Aariel Maynor was nabbed at about 3:30 a.m. Thursday in the middle of a different burglary. He had accidentally shot himself in the foot and was found in the backyard of a home in Los Angeles, Beverly Hills Police Chief Mark Stainbrook said.
Maynor has a lengthy criminal history and was on parole. He was found with an AR-15 style weapon that allegedly tied him to the Avant killing, Stainbrook said. He is expected to be booked into jail after being treated at a hospital.
“At this time, we’re only looking at him as a suspect, but again, there’s a lot of evidence to go through, so we’re leaving open the possibility there could be other people involved,” Stainbrook said.
LAPD Deputy Chief Blake Chow said an “astute watch commander at Hollywood” saw some similarities between the two break-ins, prompting detectives working on the Avant case to get involved.
Questions still remain about the motive for the early-morning attack at the home Avant shared with her husband, legendary music executive Clarence Avant.
Police had initially described the incident at the home in Trousdale Estates, a lavish community in the foothills of the Santa Monica mountains, as a home invasion.
But Stainbrook later suggested the couple may have been deliberately targeted, rather than the victim of thieves just looking to rip off the rich and famous.
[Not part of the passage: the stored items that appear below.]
===== src/verilog/cbe_regs.svh =====
// constants for the conditional branch evaluator
// assumes inclusion by bare name from the design files
`ifndef CBE_REGS_SVH
`define CBE_REGS_SVH
// status flag bit positions in the status byte
`define CBE_FLAG_C 0
`define CBE_FLAG_N 2
`define CBE_FLAG_V 3
`define CBE_FLAG_H 5
`define CBE_FLAG_T 6
// cycle counts of a conditional branch
`define CBE_CYC_NOT_TAKEN 1
`define CBE_CYC_TAKEN 2
// reset value of the program counter
`define CBE_PC_RESET 16'h0000
`endif


===== src/verilog/cbe_pkg.sv =====
// types for the conditional branch evaluator
// assumes nothing beyond a systemverilog compiler
package cbe_pkg;
  // branch condition selected by the decoder
  typedef enum logic [3:0] {
    CBE_NONE,
    CBE_BRANCH_IF_LOWER,
    CBE_BRANCH_IF_SAME_OR_HIGHER,
    CBE_BRANCH_IF_MINUS,
    CBE_BRANCH_IF_PLUS,
    CBE_BRANCH_IF_SIGNED_GE,
    CBE_BRANCH_IF_SIGNED_LT,
    CBE_BRANCH_IF_HALFCARRY_SET,
    CBE_BRANCH_IF_HALFCARRY_CLEAR,
    CBE_BRANCH_IF_TRANSFER_SET
  } cbe_cond_t;
  // sequencer states
  typedef enum logic [0:0] {
    CBE_FETCH,
    CBE_TAKEN_WAIT
  } cbe_state_t;
endpackage : cbe_pkg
“Obviously, someone went into the home, we just don’t know what the purpose was,” Stainbrook told reporters late Wednesday. “A lot of times people think home invasion when it comes to robbing or burglarizing a residence. … I think there are a lot of nuances to the term home invasion.”
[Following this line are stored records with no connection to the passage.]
File: src/tpc_defs.svh
// How it works
// - Low reset input holds all logic except the pin synchronisers in reset
// - Stay in reset about 250 us after release
// - Interrupt edge select bit 1, reset falling
// - Interrupt pin only for enabled, unmasked sources
// - Wake input ignored until software enables it
// - Enabled wake input triggers wake from sleep
// - Six general pins, each input or output
// - Direction from pin direction register bit
// - Data register reads levels, writes outputs
// - RF state machine may drive pins 0-2
// - Sleep clock selects 32 kHz or 100 kHz source
// - Sleep counter times beacon or sleep interval
// - Main clock from 50 MHz oscillator
`ifndef TPC_DEFS_SVH
`define TPC_DEFS_SVH

// ****************************************
// Register word indices (byte address bits 13:2)
// ****************************************
`define TPC_IDX_PIN_DATA      12'h033
`define TPC_IDX_PIN_DIRECTION 12'h034
`define TPC_IDX_SLEEP_CFG0    12'h211
`define TPC_IDX_INT_STATUS    12'h300
`define TPC_IDX_INT_MASK      12'h301
`define TPC_IDX_INT_ENABLE    12'h302
`define TPC_IDX_CONTROL       12'h303
`define TPC_IDX_SLEEP_PERIOD  12'h304
`define TPC_IDX_RF_OVERRIDE   12'h305

// ****************************************
// Field positions and reset values
// ****************************************
`define TPC_BIT_INT_EDGE      1
`define TPC_BIT_SLEEP_CLK_SEL 0
`define TPC_BIT_WAKE_EN       0
`define TPC_BIT_SLEEP_GO      1
`define TPC_BIT_BEACON_MODE   2
`define TPC_RST_SLEEP_CFG0    8'h00
`define TPC_RST_PIN_DIRECTION 8'h00
`define TPC_RST_PIN_DATA      8'h00
`define TPC_NUM_EVENTS        3
`define TPC_EV_WAKE           0
`define TPC_EV_SLEEP_DONE     1
`define TPC_EV_PIN_CHANGE     2

// ****************************************
// Timing
// ****************************************
`define TPC_CLK_MHZ           50
`define TPC_RESET_HOLD_US     250
`define TPC_RESET_HOLD_CYC    (`TPC_RESET_HOLD_US * `TPC_CLK_MHZ)

`endif

File: src/tpc_pkg.sv
package tpc_pkg;
    // Write channel progress
    typedef enum logic [1:0]
    {
        TPC_WR_IDLE = 2'b00,
        TPC_WR_RESP = 2'b01
    } tpc_wr_e;

    // Sleep sequencer states
    typedef enum logic [1:0]
    {
        TPC_SL_AWAKE    = 2'b00,
        TPC_SL_ACTIVE   = 2'b01,
        TPC_SL_INACTIVE = 2'b10
    } tpc_sleep_e;

    // General pin bundle
    typedef struct packed
    {
        logic [5:0] out;
        logic [5:0] oe;
    } tpc_pins_s;
endpackage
“I don’t think it’s a random attack, but I can’t speculate on that right now,” he said.
Police received a 911 call just before 2:30 a.m. on Wednesday and, when they arrived, found Avant at the scene with a gunshot wound. She died shortly after at a hospital.
The circumstances surrounding the shooting remain murky, but police previously said both Clarence Avant and a security guard were at home during the apparent invasion, though they were unharmed. It remains unclear if anything was taken from the residence.
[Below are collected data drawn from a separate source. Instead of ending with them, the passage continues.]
## src/core/sre_regs.vh

```
// Purpose: constants for the subroutine-return execution unit
// Assumes: 14-bit instruction words, 8-bit accumulator, 13-bit program counter
// Notes: phase codes are one-hot, one bit per core clock of an instruction cycle
`ifndef SRE_REGS_VH
`define SRE_REGS_VH
`define SRE_OP_W 14
`define SRE_DATA_W 8
`define SRE_PC_W 13
`define SRE_TOP_HI 13
`define SRE_TOP_LO 12
`define SRE_TOP_RET 2'h3
`define SRE_MID_HI 11
`define SRE_MID_LO 10
`define SRE_MID_LIT 2'h1
`define SRE_LIT_HI 7
`define SRE_LIT_LO 0
`define SRE_RETURN_OP 14'h0008
`define SRE_PH_Q1 4'h1
`define SRE_PH_Q2 4'h2
`define SRE_PH_Q3 4'h4
`define SRE_PH_Q4 4'h8
`define SRE_ACC_RST 8'h00
`define SRE_PC_RST 13'h0000
`endif

```

## src/core/sre_return_exec.v

```verilog
// Purpose: execute the plain return and the literal return of an 8-bit core,
//     both of which pop the return stack into the program counter
// Assumes: op_valid is offered in phase Q1 of an instruction cycle; all inputs synchronous;
//     stack_head_entry shows the current top of the stack and is read at the Q3 edge
// Notes: each instruction cycle is four clocks; the second cycle of a return is idle;
//     a word offered while busy is dropped without notice, so the decoder must wait;
//     stack depth and overflow belong to the stack itself
// Overview of operation
// - Literal-return opcode 11 01xx kkkkkkkk writes the literal byte into the accumulator.
// - Literal return loads the stack head entry into the program counter.
// - Plain return opcode 0x0008 pops the stack into the program counter, no flags.
// - Plain return takes two cycles: pop in Q4 of first, second cycle idle.
`timescale 1ns/1ns
`include "sre_regs.vh"
module sre_return_exec (
    input wire clk_sys,
    input wire rst_n,
    input wire op_valid,
    input wire [`SRE_OP_W-1:0] op_word,
    input wire [`SRE_PC_W-1:0] stack_head_entry,
    output reg stack_pop,
    output reg [`SRE_PC_W-1:0] pc_value,
    output reg pc_load,
    output reg [`SRE_DATA_W-1:0] acc_value,
    output reg acc_load,
    output wire busy,
    output reg [3:0] phase,
    output reg second_cycle
);
    // One-hot states; IDLE waits for a decode, FIRST and SECOND are the two instruction cycles
    localparam ST_IDLE = 3'b001;
    localparam ST_FIRST = 3'b010;
    localparam ST_SECOND = 3'b100;

    reg [2:0] state;
    reg [2:0] next_state;
    reg [3:0] next_phase;
    reg is_literal;
    reg [`SRE_DATA_W-1:0] lit_hold;
    reg [`SRE_DATA_W-1:0] lit_latch;
    wire [3:0] phase_turned;
    wire dec_literal;
    wire dec_return;
    wire start;
    wire in_idle;
    wire in_first;
    wire in_second;
    wire at_q2;
    wire at_q3;
    wire at_q4;
    wire act_point;

    // Bits 9:8 of the literal-return word are don't-care and are not decoded
    assign dec_literal = (op_word[`SRE_TOP_HI:`SRE_TOP_LO] == `SRE_TOP_RET) &&
        (op_word[`SRE_MID_HI:`SRE_MID_LO] == `SRE_MID_LIT);
    assign dec_return = (op_word == `SRE_RETURN_OP);
    // Any other word is left to the rest of the core and ignored here
    assign start = in_idle && op_valid && (dec_literal || dec_return);

    assign in_idle = (state == ST_IDLE);
    assign in_first = (state == ST_FIRST);
    assign in_second = (state == ST_SECOND);
    assign at_q2 = (phase == `SRE_PH_Q2);
    assign at_q3 = (phase == `SRE_PH_Q3);
    assign at_q4 = (phase == `SRE_PH_Q4);

    // Busy stays high over both instruction cycles so the decoder holds off
    assign busy = !in_idle;

    // One-hot phase ring: each bit takes its lower neighbour, Q1 takes Q4
    genvar g;
    generate
        for (g = 0; g < 4; g = g + 1) begin : g_ring
            assign phase_turned[g] = phase[(g + 3) % 4];
        end
    endgenerate

    always @* begin
        next_state = state;
        case (state)
            ST_IDLE: begin
                if (start) begin
                    next_state = ST_FIRST;
                end else begin
                    next_state = ST_IDLE;
                end
            end
            ST_FIRST: begin
                if (at_q4) begin
                    next_state = ST_SECOND;
                end else begin
                    next_state = ST_FIRST;
                end
            end
            ST_SECOND: begin
                if (at_q4) begin
                    next_state = ST_IDLE;
                end else begin
                    next_state = ST_SECOND;
                end
            end
            default: begin
                next_state = ST_IDLE;
            end
        endcase
    end

    always @* begin
        next_phase = phase;
        if (start) begin
            next_phase = `SRE_PH_Q2;
        end else if (!in_idle) begin
            // Phase ring only turns while an instruction is in flight
            next_phase = phase_turned;
        end else begin
            next_phase = `SRE_PH_Q1;
        end
    end

    // Reset returns the ring to Q1 so the first decode after it lands in Q1
    always @(posedge clk_sys) begin
        if (!rst_n) begin
            state <= ST_IDLE;
        end else begin
            state <= next_state;
        end
    end

    always @(posedge clk_sys) begin
        if (!rst_n) begin
            phase <= `SRE_PH_Q1;
        end else begin
            phase <= next_phase;
        end
    end

    // Marks the idle second cycle for the decoder and for debug
    always @(posedge clk_sys) begin
        if (!rst_n) begin
            second_cycle <= 1'b0;
        end else if (in_idle) begin
            second_cycle <= 1'b0;
        end else if (at_q4) begin
            second_cycle <= in_first;
        end
    end

    // Kind of return is remembered for the whole instruction
    always @(posedge clk_sys) begin
        if (!rst_n) begin
            is_literal <= 1'b0;
        end else if (start) begin
            is_literal <= dec_literal;
        end
    end

    always @(posedge clk_sys) begin
        if (!rst_n) begin
            lit_hold <= `SRE_ACC_RST;
        end else if (start) begin
            // Word is captured at decode since the fetch may move on
            lit_hold <= op_word[`SRE_LIT_HI:`SRE_LIT_LO];
        end
    end

    always @(posedge clk_sys) begin
        if (!rst_n) begin
            lit_latch <= `SRE_ACC_RST;
        end else if (in_first && at_q2 && is_literal) begin
            lit_latch <= lit_hold;
        end
    end

    // Timing of a return, counted in clocks from the decode edge:
    //   edge 0 decodes in Q1 and captures the word
    //   edge 1 closes Q2 and reads the literal
    //   edge 2 closes Q3 and raises the strobes with the popped address and literal
    //   edge 3 closes Q4; the stack pops, the program counter loads and, for a literal return only, the accumulator loads
    //   edges 4 to 7 are the idle second cycle; busy falls after edge 7
    // Registering at the Q3 edge keeps every strobe inside the first cycle,
    // so the second cycle stays free of any operation
    assign act_point = in_first && at_q3;

    always @(posedge clk_sys) begin
        if (!rst_n) begin
            stack_pop <= 1'b0;
        end else begin
            stack_pop <= act_point;
        end
    end

    always @(posedge clk_sys) begin
        if (!rst_n) begin
            pc_load <= 1'b0;
        end else begin
            pc_load <= act_point;
        end
    end

    always @(posedge clk_sys) begin
        if (!rst_n) begin
            acc_load <= 1'b0;
        end else begin
            acc_load <= act_point && is_literal;
        end
    end

    // Address and literal hold until the next return of their kind
    always @(posedge clk_sys) begin
        if (!rst_n) begin
            pc_value <= `SRE_PC_RST;
        end else if (act_point) begin
            pc_value <= stack_head_entry;
        end
    end

    always @(posedge clk_sys) begin
        if (!rst_n) begin
            acc_value <= `SRE_ACC_RST;
        end else if (act_point && is_literal) begin
            acc_value <= lit_latch;
        end
    end
endmodule // sre_return_exec
```

## config.mk

```make
export PLATFORM = sky130hd
export DESIGN_NAME = sre_return_exec
export DESIGN_NICKNAME = d
export VERILOG_FILES = /design/src/core/sre_return_exec.v
export VERILOG_INCLUDE_DIRS = /design/src /design/src/core
export SDC_FILE = /design/constraint.sdc
export NUM_CORES = 1
export LEC_CHECK = 0
export ABC_AREA = 1
export BUFFER_PORTS_ARGS = -buffer_cell sky130_fd_sc_hd__buf_2
export CORE_ASPECT_RATIO = 0.9
export CORE_MARGIN = 4
export CORE_UTILIZATION = 35
export DETAILED_ROUTE_END_ITERATION = 10
export PLACE_DENSITY = 0.55
export SYNTH_ARGS = -nofsm -noshare
export SYNTH_HDL_FRONTEND = slang
export SYNTH_SLANG_ARGS = --single-unit
```

## constraint.sdc

```tcl
create_clock -name clk_sys -period 4.2 [get_ports clk_sys]
set_clock_uncertainty 0.15 [all_clocks]
set_input_delay 0.21 -clock clk_sys [delete_from_list [all_inputs] [get_ports clk_sys]]
set_output_delay 0.21 -clock clk_sys [all_outputs]
set_load 0.02 [all_outputs]
```

# == After elaboration in Yosys (flattened, before gate mapping) ==
# Index checks and enable logic that the tools add are counted.
# totals
register_bits,48
latchBits,0
mem_bits_rw,0
romBits,0
in_bits,30
out_inout_bits,30
memories,0
# op_classes
n_addsub,0
mul,0
div,0
magnitude_cmp,0
n_eq_ne,9
shifts,0
mux,6
bitwise_logic,1
n_reduce_logical,11
# op_table
cell,count
"14-bit by 4-bit == test with 1-bit output, second input constant",1
3-bit one-hot mux with 3 select lines,1
1-bit logical AND,7
2-bit two-way mux,3
3-bit two-way mux,2
"4-bit by 2-bit == test with 1-bit output, second input constant",1
"4-bit by 3-bit == test with 1-bit output, second input constant",1
"4-bit == test, second input constant",1
"3-bit by 1-bit == test with 1-bit output, second input constant",1
"3-bit by 2-bit == test with 1-bit output, second input constant",1
"3-bit == test, second input constant",1
3-bit OR reduction,1
"2-bit by 1-bit == test with 1-bit output, second input constant",1
"2-bit == test, second input constant",1
2-bit OR reduction,1
1-bit logical NOT,1
1-bit logical OR,1
1-bit inverter,1

# == Depth between registers and ports, before layout ==
# logic_depth
ltp_word,6
mapped_depth,10

# == Least setup slack after synthesis ==
# Ideal clock, no wire load.
# synth_timing
path_type,register -> register
start,register phase[2]
end,register pc_value[0]
arrival_ns,1.193
setup_slack_ns,2.742
path_stages_with_launch,7
n_path_buf,1
period_less_slack_ns,1.458
cell_sequence,dfxtp_1 -> nand3_1 -> nor2_2 -> inv_1 -> buf_2 -> nor2_1 -> nor2_1
# synth_between
elab_chain_len,2
# synth_rtl
item,line_no,text
"start, declared",sre_return_exec.v:27,"output reg [3:0] phase,"
"start signal, assigned",sre_return_exec.v:131,phase <= `SRE_PH_Q1;
"start signal, assigned",sre_return_exec.v:133,phase <= next_phase;
4-bit by 3-bit == test with 1-bit output (no source line),--,
1-bit logical AND,sre_return_exec.v:182,assign act_point = in_first && at_q3;
"end signal, assigned",sre_return_exec.v:211,pc_value <= `SRE_PC_RST;
"end signal, assigned",sre_return_exec.v:213,pc_value <= stack_head_entry;
"end, declared",sre_return_exec.v:22,"output reg [`SRE_PC_W-1:0] pc_value,"
# Every way passes these cells.
# A chain may end at the register's enable or synchronous reset.

# == Worst setup path in the final report ==
# layout_timing
start,register phase[3]
end,register pc_value[12]
# Same word-level chain as after synthesis.

==> flow_summary.json <==
{
  "status": "finished clean",
  "cts_tree": "done",
  "fin_tns_setup_ns": 0,
  "yosysMostFrequentCell": "nor2_1",
  "hold_class": "input pin to flip-flop",
  "cts_setup_buffers": 0,
  "nFillCells": 570,
  "place_congestion": 0.698,
  "synth.distinct_cells": 21,
  "critical_path.slowest_cell": "nor2_2",
  "drt-wirelength-per-cell_microns": 10.9,
  "clk_pin_slew_ns": 0.09,
  "cts_resized": 0,
  "dr.pass1.iters": 4,
  "power_density_mw_per_mm2": 341,
  "yosysTopAreaCellShare_pct": 49.6,
  "coreArea_sq_mm": 0.00532,
  "ys_ff_latch": 48,
  "cp.required_ns": 4.24,
  "finalCriticalPeriod_ns": 1.89,
  "syn_avg_cell_area_sq_um": 7.44,
  "placed_area_sq_mm": 0.00227,
  "synth_nets": 290,
  "area_delta_synth_final_pct": 30.1,
  "vias": 1788,
  "critical_path_arrival_ns": 1.93,
  "drt_wl_total_mm": 4.36,
  "hold_buffers": 13,
  "ys_top_cells_by_area": "dfxtp_1 (50%), nor2_1 (17%), o21ai_0 (7.8%), nand2_1 (5.2%), inv_1 (4.1%)",
  "worst_setup_path_end_kind": "flip-flop",
  "crit_fanout": 14,
  "grt_overflow_total": 0,
  "crit_chain": "inv_1 > nand3_1 > nor2_2 > inv_1 > nor2_1 > nor2_1",
  "rsz0062_at_grt": "false",
  "yosysSeqAreaShare_pct": 49.6,
  "grt_pass1_wl_mm": 7.38,
  "worstSetupStartpointType": "flip-flop",
  "initial_core_util_pct": 36.4,
  "critPathKind": "flip-flop to flip-flop",
  "ant_nets": 0,
  "maxSlewViolCount": 0,
  "netlist_area_sq_mm": 0.00194,
  "drv_cap": 0,
  "cts_buffer_depth": 2,
  "cts_max_level": 2,
  "drive_above_1_share_pct": 25.3,
  "synth.largest_area_cell": "dfxtp_1",
  "finalSetupViolations": 0,
  "num_rows": 25,
  "synthFlopType": "dfxtp_1",
  "ir_drop_mv": 0.175,
  "grt_pass1_vias": 1713,
  "n_antenna_cell": 0,
  "synthArstFlopShare_pct": 0,
  "grtUsageTotal_pct": 13.3,
  "cts_made_buffers": 5,
  "port_buffers": 59,
  "syn_inst": 260,
  "timing.fmax_mhz": 530,
  "regArea_sq_um": 961,
  "preCtsSetupSlack_ns": 2.31,
  "synth-edff-count": 0,
  "fin_ws_ns": 2.31,
  "fp.dieH_microns": 78.6,
  "drtIter0Drc": 78,
  "drc": 0,
  "p_leak_nw": 1.27,
  "hold_violations": 0,
  "fin_nets": 361,
  "finalCritPeriodShare_pct": 44.9,
  "dieArea_sq_mm": 0.00679,
  "ys_warn_count": 0,
  "die_w_microns": 86.4,
  "via_per_inst": 4.48,
  "root_buffer": "clkbuf_8",
  "netlist_top_cells_count": "nor2_1 (89), dfxtp_1 (48), o21ai_0 (30)",
  "cts_sinks": 48,
  "relSlewSlack_pct": 57.6,
  "final_area_sq_mm": 0.00252,
  "hpwl_mm": 3.07,
  "grt_max_degree": 44,
  "worst_slew_pin_slew_ns": 0.635,
  "antenna_found_initial": 0,
  "multi_input_area_sq_um": 833,
  "worstSkewPairLatency_ns": 0.29,
  "ios": 60,
  "max_stage_delay_ns": 0.44
}
==> cell usage in the layout (no fill, tap or decap) <==
cell type      instances
o21ai_0               30
inv_2                  4
nand2b_4               1
dfxtp_1               48
nor2_4                 3
nand3_1               14
nand3_2                1
inv_1                 21
clkbuf_8               6
bufinv_16              1
nand2_4                2
buf_2                 59
nor2_1                89
clkinv_4               1
nor2_2                 4
nand2_1               27
nand3_4                2
a21oi_1                3
dlygate4sd3_1         13
nand4_1                2
o211a_1                1
==> critical path, delay by kind of cell (launching register included) <==
kind / cells / cell delay (ns)
buffers and inverters: 2 / 0.45
AND/OR/NAND/NOR: 4 / 0.84
flip-flops: 1 / 0.33
==> power breakdown <==
part           internal [mW]  switching [mW]  leakage [nW]
Clock                  0.195           0.150        0.0614
Combinational         0.0268          0.0285         0.819
Sequential             0.458         0.00226         0.387
Total                  0.679           0.181          1.27
==> area by class of cell <==
class	count	share of cell area [%]
Tap cell	67	3.33
Timing Repair Buffer	72	16.9
Inverter	25	3.73
Clock inverter	2	1.54
Clock buffer	6	3.28
Sequential cell	48	38.2
Multi-Input combinational cell	179	33.1
==> metal layers <==
metal	vias up	routed length, microns	GRT usage, %
met1	787	2080	16.4
met3	4	195	3.36
met5	-	0	0
met4	0	55	4.21
li1	958	-	-
met2	39	2030	22.6
==> registers in the layout, summed over array words and instances (netlist names), 3 cells and up <==
name and count:
lit_hold 8, lit_latch 8, state 3, phase 4, pc_value 13, acc_value 8
==> cells by family (layout without fill, tap and decap cells) <==
family / after synthesis / in the layout / share of synthesized area [%]
buf+inv: 33 / 105 / 7.30
compound gates: 34 / 34 / 9.05
flops: 48 / 48 / 49.6
simple gates: 145 / 145 / 34.0
==> worst paths after layout <==
| check | from | end | slack [ns] | depth (start not counted) |
|---|---|---|---|---|
| min reg2reg | second_cycle$_SDFFE_PP0P_ | second_cycle$_SDFFE_PP0P_ | 0.31 | 2 |
| max | phase[3]$_SDFF_PP0_ | pc_value[12]$_SDFFE_PN0P_ | 2.31 | 6 |
| min | op_word[5] | lit_hold[5]$_SDFFE_PN0P_ | 0.11 | 5 |
| max reg2reg | phase[3]$_SDFF_PP0_ | pc_value[12]$_SDFFE_PN0P_ | 2.31 | 6 |
==> per-stage QoR <==
step / hold WS, ns / utilization [%] / std cells / power [mW]
after floorplan: 0.195 / - / 260 / 0.497
after global placement: 0.285 / 42.6 / 378 / 0.517
after detailed placement: 0.289 / 42.6 / 378 / 0.517
after CTS: 0.107 / 47.4 / 399 / 0.873
after global routing: 0.120 / 47.4 / 399 / 0.899
final: 0.113 / 47.4 / 399 / 0.860
Note: power is estimated with default switching activity, not from simulation.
Footage from the home showed a shattered sliding glass door, and according to The Los Angeles Times, at least one suspect got inside before gunshots rang out. But it was not clear how many robbers were involved.
After Maynor’s arrest, police said his vehicle was seen on surveillance footage driving out of the city shortly after Avant’s death.
Investigators are hoping that other footage from security cameras throughout the neighborhood will help them piece together exactly what happened.
In the meantime, the news of her death has left many in the entertainment world reeling.
“I have no idea what kind of sub-human could shoot an 81-year-old woman, and in her own home. But you can rest assured that every available resource will be used to find whoever is responsible for this awful nightmare. This is tremendously sad,” filmmaker Tyler Perry tweeted in response to the news.
“So sorry for the Avant family. My heart goes out to you!!! OMG!!!! Where are we??!!! WHAT are we?!!” wrote actress Viola Davis.
“She was the purest of souls in every sense, & was the Rock of Gibraltar for Clarence, their children, her friends, & community. We are all, every single one of us, better people because Jacquie was in our lives,” Quincy Jones wrote.
Rep. Karen Bass (D-CA) wrote that Avant’s death would be felt both “locally and nationally.”
“Mrs. Avant was a force of compassion and empowerment locally and nationally for decades, as well as a model of service and giving back to those who needed it most,” she tweeted.
While her Grammy-award winning husband Clarence, known as the “Godfather of Black Music,” was the subject of a Netflix documentary produced by the couple’s daughter, Nicole Avant, Jacqueline was credited with fueling the family’s passion for arts and culture.
She was the president of Neighbors of Watts, a group that supports the South Central Community Child Care Center, and was on the board of the International Student Center at the University of California, Los Angeles.